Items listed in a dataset
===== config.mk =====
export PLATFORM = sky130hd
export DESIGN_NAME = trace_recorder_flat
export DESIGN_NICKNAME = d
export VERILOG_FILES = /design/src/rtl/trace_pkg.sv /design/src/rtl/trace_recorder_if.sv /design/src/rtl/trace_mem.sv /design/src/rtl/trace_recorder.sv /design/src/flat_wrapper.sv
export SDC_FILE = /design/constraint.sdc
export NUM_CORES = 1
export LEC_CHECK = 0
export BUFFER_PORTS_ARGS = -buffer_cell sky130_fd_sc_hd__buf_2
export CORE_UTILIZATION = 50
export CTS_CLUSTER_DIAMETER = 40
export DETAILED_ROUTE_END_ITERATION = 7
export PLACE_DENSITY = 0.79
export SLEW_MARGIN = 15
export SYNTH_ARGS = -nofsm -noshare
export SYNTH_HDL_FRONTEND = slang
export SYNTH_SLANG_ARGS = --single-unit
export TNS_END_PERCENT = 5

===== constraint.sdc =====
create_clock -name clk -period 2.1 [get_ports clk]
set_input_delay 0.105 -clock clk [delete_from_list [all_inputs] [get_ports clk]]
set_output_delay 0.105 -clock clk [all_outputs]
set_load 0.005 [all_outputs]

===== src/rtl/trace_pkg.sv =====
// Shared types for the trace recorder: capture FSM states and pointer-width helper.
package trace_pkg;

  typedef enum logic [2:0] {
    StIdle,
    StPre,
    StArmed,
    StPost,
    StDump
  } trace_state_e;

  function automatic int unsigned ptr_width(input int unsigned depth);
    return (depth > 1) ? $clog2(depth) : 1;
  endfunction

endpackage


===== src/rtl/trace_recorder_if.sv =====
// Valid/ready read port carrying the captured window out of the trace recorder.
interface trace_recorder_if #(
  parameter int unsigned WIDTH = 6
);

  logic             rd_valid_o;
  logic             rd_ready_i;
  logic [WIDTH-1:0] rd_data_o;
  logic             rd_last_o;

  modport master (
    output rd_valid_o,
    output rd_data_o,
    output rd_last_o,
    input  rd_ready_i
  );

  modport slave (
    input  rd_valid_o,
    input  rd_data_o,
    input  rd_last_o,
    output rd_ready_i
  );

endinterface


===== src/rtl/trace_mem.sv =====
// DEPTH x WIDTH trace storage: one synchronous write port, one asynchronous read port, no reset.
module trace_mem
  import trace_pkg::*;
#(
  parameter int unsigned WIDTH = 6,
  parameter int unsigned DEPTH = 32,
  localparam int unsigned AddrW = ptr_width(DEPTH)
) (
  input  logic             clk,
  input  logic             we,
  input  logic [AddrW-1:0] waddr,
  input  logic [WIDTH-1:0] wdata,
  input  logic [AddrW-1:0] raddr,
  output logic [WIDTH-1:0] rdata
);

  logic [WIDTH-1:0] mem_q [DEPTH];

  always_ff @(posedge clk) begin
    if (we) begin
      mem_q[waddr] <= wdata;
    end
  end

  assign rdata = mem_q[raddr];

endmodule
* * *
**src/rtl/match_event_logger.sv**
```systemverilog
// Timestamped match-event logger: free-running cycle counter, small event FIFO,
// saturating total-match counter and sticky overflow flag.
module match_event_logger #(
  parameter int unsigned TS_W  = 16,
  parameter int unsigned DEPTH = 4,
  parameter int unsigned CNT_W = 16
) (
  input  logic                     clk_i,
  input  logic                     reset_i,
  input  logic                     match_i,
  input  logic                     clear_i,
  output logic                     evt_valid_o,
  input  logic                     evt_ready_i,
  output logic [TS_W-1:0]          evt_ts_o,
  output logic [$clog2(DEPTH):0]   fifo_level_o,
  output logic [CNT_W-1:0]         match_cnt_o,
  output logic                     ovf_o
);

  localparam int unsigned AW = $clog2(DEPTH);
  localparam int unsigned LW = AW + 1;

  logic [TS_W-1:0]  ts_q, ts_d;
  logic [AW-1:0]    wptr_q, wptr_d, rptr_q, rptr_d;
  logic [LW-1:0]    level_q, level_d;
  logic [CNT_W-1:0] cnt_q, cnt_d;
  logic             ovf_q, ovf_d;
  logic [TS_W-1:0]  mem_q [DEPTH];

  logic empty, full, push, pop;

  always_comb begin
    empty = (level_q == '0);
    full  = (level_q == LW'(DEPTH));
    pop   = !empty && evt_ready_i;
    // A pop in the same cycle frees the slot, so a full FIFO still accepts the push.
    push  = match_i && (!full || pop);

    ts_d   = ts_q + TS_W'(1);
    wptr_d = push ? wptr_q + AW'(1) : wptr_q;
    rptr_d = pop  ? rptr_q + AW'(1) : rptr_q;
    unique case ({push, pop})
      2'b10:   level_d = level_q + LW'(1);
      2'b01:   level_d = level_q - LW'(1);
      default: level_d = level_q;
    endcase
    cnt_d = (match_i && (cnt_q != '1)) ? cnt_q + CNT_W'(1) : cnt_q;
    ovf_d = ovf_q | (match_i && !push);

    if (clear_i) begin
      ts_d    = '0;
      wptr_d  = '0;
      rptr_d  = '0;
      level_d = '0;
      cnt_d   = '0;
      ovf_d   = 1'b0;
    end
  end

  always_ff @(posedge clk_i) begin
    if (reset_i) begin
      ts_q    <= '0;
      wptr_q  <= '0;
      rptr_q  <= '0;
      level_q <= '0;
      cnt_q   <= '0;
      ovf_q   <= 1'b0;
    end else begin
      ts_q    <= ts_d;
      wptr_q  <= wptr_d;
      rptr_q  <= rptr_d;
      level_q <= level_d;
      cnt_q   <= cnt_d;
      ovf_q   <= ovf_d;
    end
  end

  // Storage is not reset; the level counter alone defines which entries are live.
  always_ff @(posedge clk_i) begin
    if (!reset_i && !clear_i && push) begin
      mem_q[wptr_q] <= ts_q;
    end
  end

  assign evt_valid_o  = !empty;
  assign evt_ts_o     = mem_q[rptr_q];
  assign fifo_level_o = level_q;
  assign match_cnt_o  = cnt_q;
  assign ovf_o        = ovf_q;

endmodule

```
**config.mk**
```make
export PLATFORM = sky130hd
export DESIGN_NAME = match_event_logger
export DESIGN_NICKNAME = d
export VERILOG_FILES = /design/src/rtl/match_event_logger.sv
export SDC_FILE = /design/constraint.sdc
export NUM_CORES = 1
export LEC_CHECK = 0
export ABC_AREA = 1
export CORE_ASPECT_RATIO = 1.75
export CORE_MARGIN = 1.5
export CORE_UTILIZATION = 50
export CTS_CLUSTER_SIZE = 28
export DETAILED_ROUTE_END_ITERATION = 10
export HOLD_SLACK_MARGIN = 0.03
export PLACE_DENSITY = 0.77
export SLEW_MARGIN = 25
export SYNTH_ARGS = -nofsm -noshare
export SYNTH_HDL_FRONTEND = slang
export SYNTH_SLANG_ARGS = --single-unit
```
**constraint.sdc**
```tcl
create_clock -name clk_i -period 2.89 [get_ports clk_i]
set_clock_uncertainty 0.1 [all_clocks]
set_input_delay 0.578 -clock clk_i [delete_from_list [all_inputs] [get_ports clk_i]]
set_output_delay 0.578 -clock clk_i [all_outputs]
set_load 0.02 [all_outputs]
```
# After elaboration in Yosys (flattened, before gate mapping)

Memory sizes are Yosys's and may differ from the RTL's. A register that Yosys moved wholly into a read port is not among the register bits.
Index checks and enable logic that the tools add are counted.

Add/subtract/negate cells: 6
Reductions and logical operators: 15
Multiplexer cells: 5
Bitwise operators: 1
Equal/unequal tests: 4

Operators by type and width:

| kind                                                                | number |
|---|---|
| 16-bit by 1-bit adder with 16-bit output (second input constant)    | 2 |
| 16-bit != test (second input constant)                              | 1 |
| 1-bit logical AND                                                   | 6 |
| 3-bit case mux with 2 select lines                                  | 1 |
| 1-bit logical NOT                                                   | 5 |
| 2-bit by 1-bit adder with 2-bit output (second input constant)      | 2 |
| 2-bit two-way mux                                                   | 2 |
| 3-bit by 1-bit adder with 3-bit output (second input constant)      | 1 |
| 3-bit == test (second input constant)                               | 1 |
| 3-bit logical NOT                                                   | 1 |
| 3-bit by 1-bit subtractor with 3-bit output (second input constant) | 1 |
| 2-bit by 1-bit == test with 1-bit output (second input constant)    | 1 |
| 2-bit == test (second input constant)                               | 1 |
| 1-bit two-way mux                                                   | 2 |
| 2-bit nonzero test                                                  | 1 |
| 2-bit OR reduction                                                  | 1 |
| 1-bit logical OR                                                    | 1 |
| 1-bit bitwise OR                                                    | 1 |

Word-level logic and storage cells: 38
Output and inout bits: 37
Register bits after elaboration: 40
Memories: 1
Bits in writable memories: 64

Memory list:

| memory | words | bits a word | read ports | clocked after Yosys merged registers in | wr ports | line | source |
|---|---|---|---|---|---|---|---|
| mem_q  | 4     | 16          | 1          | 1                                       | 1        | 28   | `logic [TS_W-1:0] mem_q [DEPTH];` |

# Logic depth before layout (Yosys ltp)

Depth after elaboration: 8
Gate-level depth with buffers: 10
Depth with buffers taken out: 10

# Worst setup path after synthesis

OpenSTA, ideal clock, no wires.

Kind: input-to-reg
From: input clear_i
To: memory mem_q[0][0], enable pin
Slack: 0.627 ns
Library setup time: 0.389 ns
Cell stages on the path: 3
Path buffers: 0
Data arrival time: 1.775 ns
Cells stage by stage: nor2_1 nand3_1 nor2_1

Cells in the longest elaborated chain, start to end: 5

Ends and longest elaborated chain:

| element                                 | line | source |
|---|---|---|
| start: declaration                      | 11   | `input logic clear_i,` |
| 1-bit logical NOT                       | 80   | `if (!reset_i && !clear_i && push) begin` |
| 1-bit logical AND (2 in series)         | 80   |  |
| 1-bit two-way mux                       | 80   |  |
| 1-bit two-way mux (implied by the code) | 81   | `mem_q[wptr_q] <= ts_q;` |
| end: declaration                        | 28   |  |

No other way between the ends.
...
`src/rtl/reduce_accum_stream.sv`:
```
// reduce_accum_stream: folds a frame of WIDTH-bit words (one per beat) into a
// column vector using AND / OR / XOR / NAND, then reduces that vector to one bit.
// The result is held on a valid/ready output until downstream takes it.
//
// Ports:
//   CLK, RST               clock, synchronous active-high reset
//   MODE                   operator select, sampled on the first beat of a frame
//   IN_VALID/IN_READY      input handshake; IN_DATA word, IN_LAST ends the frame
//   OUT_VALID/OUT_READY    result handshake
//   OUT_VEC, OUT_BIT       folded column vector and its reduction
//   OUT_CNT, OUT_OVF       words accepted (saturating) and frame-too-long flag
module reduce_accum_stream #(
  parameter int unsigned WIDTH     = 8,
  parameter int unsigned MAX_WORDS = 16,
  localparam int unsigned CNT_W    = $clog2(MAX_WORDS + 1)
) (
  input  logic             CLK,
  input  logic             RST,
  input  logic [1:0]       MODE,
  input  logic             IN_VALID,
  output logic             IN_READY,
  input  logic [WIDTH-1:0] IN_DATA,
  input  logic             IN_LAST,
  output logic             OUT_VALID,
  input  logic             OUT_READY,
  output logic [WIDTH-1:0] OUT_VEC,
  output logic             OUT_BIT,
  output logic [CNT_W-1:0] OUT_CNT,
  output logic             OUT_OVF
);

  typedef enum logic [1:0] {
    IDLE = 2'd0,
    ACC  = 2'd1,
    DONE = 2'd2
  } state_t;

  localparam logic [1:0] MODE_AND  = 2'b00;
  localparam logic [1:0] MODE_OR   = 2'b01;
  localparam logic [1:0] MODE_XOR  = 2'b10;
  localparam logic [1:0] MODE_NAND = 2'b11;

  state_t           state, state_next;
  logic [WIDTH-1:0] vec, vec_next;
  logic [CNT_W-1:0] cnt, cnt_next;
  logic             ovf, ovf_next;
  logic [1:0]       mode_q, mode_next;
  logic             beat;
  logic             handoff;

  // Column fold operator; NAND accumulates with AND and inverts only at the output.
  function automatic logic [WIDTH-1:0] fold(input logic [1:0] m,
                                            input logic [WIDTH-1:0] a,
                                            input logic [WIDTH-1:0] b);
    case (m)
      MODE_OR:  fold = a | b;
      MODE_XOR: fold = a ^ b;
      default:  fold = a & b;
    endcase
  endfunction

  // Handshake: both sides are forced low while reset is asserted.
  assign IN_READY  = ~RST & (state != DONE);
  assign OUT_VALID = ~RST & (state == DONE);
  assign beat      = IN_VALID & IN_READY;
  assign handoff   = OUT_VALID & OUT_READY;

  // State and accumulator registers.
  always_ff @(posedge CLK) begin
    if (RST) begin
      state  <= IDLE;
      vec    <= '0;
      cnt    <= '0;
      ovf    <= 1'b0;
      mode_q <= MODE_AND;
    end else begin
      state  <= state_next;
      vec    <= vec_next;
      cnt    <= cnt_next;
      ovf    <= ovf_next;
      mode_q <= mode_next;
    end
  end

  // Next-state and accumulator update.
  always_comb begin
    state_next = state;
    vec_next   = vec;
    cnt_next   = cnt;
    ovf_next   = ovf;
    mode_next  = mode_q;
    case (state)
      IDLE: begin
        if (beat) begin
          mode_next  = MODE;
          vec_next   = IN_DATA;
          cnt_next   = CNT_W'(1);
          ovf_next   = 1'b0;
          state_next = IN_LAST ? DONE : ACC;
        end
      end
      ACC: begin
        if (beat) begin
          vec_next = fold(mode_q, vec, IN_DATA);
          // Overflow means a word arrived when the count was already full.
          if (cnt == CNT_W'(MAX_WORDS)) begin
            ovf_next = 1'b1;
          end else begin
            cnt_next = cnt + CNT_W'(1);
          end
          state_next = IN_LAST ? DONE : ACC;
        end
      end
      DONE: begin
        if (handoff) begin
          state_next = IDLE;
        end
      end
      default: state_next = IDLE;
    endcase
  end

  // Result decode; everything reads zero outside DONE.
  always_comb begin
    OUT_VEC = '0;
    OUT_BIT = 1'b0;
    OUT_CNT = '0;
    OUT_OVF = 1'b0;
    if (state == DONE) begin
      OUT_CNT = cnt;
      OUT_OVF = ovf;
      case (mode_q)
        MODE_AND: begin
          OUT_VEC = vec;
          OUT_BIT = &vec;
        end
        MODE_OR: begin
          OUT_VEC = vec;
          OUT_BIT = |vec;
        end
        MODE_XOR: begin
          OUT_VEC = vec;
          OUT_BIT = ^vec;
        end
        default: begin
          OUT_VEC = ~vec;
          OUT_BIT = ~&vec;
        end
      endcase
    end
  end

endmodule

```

» **THE PROBLEM**:
Output the lines above exactly, but only those between the line holding "16-bit != test" and the line holding "Cells in the", inclusive.

» **EXERCISE SOLUTION**:
| 16-bit != test (second input constant)                              | 1 |
| 1-bit logical AND                                                   | 6 |
| 3-bit case mux with 2 select lines                                  | 1 |
| 1-bit logical NOT                                                   | 5 |
| 2-bit by 1-bit adder with 2-bit output (second input constant)      | 2 |
| 2-bit two-way mux                                                   | 2 |
| 3-bit by 1-bit adder with 3-bit output (second input constant)      | 1 |
| 3-bit == test (second input constant)                               | 1 |
| 3-bit logical NOT                                                   | 1 |
| 3-bit by 1-bit subtractor with 3-bit output (second input constant) | 1 |
| 2-bit by 1-bit == test with 1-bit output (second input constant)    | 1 |
| 2-bit == test (second input constant)                               | 1 |
| 1-bit two-way mux                                                   | 2 |
| 2-bit nonzero test                                                  | 1 |
| 2-bit OR reduction                                                  | 1 |
| 1-bit logical OR                                                    | 1 |
| 1-bit bitwise OR                                                    | 1 |

Word-level logic and storage cells: 38
Output and inout bits: 37
Register bits after elaboration: 40
Memories: 1
Bits in writable memories: 64

Memory list:

| memory | words | bits a word | read ports | clocked after Yosys merged registers in | wr ports | line | source |
|---|---|---|---|---|---|---|---|
| mem_q  | 4     | 16          | 1          | 1                                       | 1        | 28   | `logic [TS_W-1:0] mem_q [DEPTH];` |

# Logic depth before layout (Yosys ltp)

Depth after elaboration: 8
Gate-level depth with buffers: 10
Depth with buffers taken out: 10

# Worst setup path after synthesis

OpenSTA, ideal clock, no wires.

Kind: input-to-reg
From: input clear_i
To: memory mem_q[0][0], enable pin
Slack: 0.627 ns
Library setup time: 0.389 ns
Cell stages on the path: 3
Path buffers: 0
Data arrival time: 1.775 ns
Cells stage by stage: nor2_1 nand3_1 nor2_1

Cells in the longest elaborated chain, start to end: 5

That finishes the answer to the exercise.